Set out exactly every line of the entries below, starting at the line that holds "### Flow results" and stopping after the line that holds "After both steps".

*** Data shown Section Begins ***

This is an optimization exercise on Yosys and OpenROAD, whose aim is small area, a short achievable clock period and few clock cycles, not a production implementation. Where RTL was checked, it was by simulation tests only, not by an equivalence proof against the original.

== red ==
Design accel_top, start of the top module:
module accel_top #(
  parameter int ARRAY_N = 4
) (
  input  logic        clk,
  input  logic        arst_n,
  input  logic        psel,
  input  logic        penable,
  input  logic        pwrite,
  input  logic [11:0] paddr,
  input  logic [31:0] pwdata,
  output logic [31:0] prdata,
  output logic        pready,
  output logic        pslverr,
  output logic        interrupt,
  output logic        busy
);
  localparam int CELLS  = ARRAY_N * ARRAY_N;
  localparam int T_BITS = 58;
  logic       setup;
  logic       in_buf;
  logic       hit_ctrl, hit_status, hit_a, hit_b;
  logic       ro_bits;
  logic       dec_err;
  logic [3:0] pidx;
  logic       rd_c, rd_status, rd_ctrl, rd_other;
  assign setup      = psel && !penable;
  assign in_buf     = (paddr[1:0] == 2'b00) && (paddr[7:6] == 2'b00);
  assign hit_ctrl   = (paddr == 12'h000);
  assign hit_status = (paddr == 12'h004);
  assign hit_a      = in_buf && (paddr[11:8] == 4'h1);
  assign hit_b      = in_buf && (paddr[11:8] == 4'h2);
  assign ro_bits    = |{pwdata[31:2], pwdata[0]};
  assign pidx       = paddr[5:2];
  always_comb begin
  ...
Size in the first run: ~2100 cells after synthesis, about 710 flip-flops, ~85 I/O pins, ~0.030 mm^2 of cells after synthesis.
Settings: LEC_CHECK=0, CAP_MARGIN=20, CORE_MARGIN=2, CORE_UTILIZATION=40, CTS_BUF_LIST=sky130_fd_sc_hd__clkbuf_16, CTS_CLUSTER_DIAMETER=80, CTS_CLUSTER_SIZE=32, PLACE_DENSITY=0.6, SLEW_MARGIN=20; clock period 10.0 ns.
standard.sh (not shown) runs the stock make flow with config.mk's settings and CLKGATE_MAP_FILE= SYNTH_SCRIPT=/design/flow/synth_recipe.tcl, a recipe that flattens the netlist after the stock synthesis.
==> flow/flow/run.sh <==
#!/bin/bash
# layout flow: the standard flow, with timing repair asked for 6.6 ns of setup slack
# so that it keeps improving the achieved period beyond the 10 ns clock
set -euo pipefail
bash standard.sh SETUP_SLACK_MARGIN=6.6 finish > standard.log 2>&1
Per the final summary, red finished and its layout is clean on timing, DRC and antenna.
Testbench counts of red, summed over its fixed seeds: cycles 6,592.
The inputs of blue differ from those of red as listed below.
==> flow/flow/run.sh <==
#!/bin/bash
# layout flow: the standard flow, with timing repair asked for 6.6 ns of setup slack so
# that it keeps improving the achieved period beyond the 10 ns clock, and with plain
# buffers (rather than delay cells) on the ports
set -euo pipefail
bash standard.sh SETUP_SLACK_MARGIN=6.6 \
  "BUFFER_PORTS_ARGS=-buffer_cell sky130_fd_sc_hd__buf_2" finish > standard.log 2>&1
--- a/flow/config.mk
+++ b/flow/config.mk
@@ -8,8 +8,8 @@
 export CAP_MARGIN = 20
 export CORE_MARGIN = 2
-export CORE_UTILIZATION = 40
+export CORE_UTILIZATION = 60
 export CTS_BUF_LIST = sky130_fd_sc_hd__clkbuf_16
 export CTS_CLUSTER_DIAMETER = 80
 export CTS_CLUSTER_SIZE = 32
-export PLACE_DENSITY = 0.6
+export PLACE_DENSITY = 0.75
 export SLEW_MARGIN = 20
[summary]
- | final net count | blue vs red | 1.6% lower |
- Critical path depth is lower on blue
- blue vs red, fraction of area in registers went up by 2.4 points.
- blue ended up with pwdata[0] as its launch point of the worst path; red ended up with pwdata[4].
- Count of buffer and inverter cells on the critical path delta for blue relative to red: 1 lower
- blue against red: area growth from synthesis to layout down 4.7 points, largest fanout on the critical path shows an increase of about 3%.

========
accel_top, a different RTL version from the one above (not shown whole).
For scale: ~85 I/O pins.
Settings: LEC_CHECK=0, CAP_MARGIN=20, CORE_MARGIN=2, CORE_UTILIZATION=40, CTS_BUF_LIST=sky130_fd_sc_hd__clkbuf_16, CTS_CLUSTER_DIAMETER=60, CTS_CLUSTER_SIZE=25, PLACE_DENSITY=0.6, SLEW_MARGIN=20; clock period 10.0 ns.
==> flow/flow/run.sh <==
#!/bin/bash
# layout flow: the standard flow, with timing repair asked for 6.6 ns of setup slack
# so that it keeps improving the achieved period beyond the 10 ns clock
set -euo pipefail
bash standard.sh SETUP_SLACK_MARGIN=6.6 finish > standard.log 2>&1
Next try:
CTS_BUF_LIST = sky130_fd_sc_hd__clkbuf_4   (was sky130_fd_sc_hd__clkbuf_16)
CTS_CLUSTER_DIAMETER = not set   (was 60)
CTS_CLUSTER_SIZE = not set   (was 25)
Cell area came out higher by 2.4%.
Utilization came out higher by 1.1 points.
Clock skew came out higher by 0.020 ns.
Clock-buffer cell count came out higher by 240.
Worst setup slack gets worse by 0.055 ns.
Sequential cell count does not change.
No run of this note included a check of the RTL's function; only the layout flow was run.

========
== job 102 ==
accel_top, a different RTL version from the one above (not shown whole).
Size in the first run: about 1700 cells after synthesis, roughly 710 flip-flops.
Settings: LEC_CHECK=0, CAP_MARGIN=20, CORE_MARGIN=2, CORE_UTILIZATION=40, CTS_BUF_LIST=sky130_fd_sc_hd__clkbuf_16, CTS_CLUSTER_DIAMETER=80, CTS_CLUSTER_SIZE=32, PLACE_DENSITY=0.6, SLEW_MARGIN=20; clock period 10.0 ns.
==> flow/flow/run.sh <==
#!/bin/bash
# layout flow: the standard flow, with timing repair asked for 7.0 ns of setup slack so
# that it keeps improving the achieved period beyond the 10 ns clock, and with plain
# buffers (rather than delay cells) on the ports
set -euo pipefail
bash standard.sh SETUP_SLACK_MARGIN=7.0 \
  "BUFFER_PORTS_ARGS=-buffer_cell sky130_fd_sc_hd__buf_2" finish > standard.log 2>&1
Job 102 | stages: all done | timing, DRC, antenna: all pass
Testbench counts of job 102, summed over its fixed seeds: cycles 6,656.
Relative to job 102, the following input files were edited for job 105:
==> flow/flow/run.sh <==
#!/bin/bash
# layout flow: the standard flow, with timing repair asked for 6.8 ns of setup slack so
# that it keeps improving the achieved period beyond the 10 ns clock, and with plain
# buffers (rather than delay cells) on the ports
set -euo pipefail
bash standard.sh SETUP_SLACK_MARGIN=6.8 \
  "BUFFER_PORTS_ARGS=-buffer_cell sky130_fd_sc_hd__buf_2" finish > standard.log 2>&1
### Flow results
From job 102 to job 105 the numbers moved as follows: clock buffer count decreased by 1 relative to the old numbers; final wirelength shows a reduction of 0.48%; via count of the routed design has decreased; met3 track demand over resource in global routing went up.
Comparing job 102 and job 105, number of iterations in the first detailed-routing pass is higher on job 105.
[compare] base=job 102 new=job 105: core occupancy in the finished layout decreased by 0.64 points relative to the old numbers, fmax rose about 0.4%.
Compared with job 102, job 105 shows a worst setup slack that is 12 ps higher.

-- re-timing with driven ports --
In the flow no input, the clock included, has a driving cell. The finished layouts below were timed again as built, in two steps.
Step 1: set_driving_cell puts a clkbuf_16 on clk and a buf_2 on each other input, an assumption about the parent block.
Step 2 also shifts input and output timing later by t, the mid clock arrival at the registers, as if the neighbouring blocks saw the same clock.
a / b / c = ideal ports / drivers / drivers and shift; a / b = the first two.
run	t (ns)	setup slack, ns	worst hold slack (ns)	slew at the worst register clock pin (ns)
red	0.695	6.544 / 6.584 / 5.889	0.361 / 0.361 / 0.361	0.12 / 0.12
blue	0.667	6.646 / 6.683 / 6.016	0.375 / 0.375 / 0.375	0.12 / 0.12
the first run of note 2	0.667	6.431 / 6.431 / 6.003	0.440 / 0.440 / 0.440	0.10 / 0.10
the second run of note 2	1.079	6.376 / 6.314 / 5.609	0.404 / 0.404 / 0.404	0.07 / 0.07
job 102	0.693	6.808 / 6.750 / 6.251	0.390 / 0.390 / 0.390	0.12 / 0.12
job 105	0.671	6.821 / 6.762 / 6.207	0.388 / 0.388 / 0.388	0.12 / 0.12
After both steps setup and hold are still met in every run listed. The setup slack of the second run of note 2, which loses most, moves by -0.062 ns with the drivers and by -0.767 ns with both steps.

*** Data shown Section Ends ***
*** Data shown Section Begins ***

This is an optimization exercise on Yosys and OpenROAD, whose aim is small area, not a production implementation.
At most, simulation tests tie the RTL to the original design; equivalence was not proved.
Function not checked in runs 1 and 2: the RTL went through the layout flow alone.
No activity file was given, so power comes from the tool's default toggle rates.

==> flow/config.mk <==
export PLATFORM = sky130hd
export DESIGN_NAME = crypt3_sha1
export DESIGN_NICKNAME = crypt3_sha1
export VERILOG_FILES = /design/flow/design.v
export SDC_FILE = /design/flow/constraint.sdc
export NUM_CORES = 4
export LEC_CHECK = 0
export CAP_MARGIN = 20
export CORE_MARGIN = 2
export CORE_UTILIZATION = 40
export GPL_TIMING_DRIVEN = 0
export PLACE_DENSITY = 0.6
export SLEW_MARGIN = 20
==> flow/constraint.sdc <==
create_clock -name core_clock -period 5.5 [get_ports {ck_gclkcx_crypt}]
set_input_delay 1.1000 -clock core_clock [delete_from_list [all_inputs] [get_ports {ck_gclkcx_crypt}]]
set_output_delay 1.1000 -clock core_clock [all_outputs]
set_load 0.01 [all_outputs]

*** Data shown Section Ends ***

## Exercise result:
### Flow results
From job 102 to job 105 the numbers moved as follows: clock buffer count decreased by 1 relative to the old numbers; final wirelength shows a reduction of 0.48%; via count of the routed design has decreased; met3 track demand over resource in global routing went up.
Comparing job 102 and job 105, number of iterations in the first detailed-routing pass is higher on job 105.
[compare] base=job 102 new=job 105: core occupancy in the finished layout decreased by 0.64 points relative to the old numbers, fmax rose about 0.4%.
Compared with job 102, job 105 shows a worst setup slack that is 12 ps higher.

-- re-timing with driven ports --
In the flow no input, the clock included, has a driving cell. The finished layouts below were timed again as built, in two steps.
Step 1: set_driving_cell puts a clkbuf_16 on clk and a buf_2 on each other input, an assumption about the parent block.
Step 2 also shifts input and output timing later by t, the mid clock arrival at the registers, as if the neighbouring blocks saw the same clock.
a / b / c = ideal ports / drivers / drivers and shift; a / b = the first two.
run	t (ns)	setup slack, ns	worst hold slack (ns)	slew at the worst register clock pin (ns)
red	0.695	6.544 / 6.584 / 5.889	0.361 / 0.361 / 0.361	0.12 / 0.12
blue	0.667	6.646 / 6.683 / 6.016	0.375 / 0.375 / 0.375	0.12 / 0.12
the first run of note 2	0.667	6.431 / 6.431 / 6.003	0.440 / 0.440 / 0.440	0.10 / 0.10
the second run of note 2	1.079	6.376 / 6.314 / 5.609	0.404 / 0.404 / 0.404	0.07 / 0.07
job 102	0.693	6.808 / 6.750 / 6.251	0.390 / 0.390 / 0.390	0.12 / 0.12
job 105	0.671	6.821 / 6.762 / 6.207	0.388 / 0.388 / 0.388	0.12 / 0.12
After both steps setup and hold are still met in every run listed. The setup slack of the second run of note 2, which loses most, moves by -0.062 ns with the drivers and by -0.767 ns with both steps.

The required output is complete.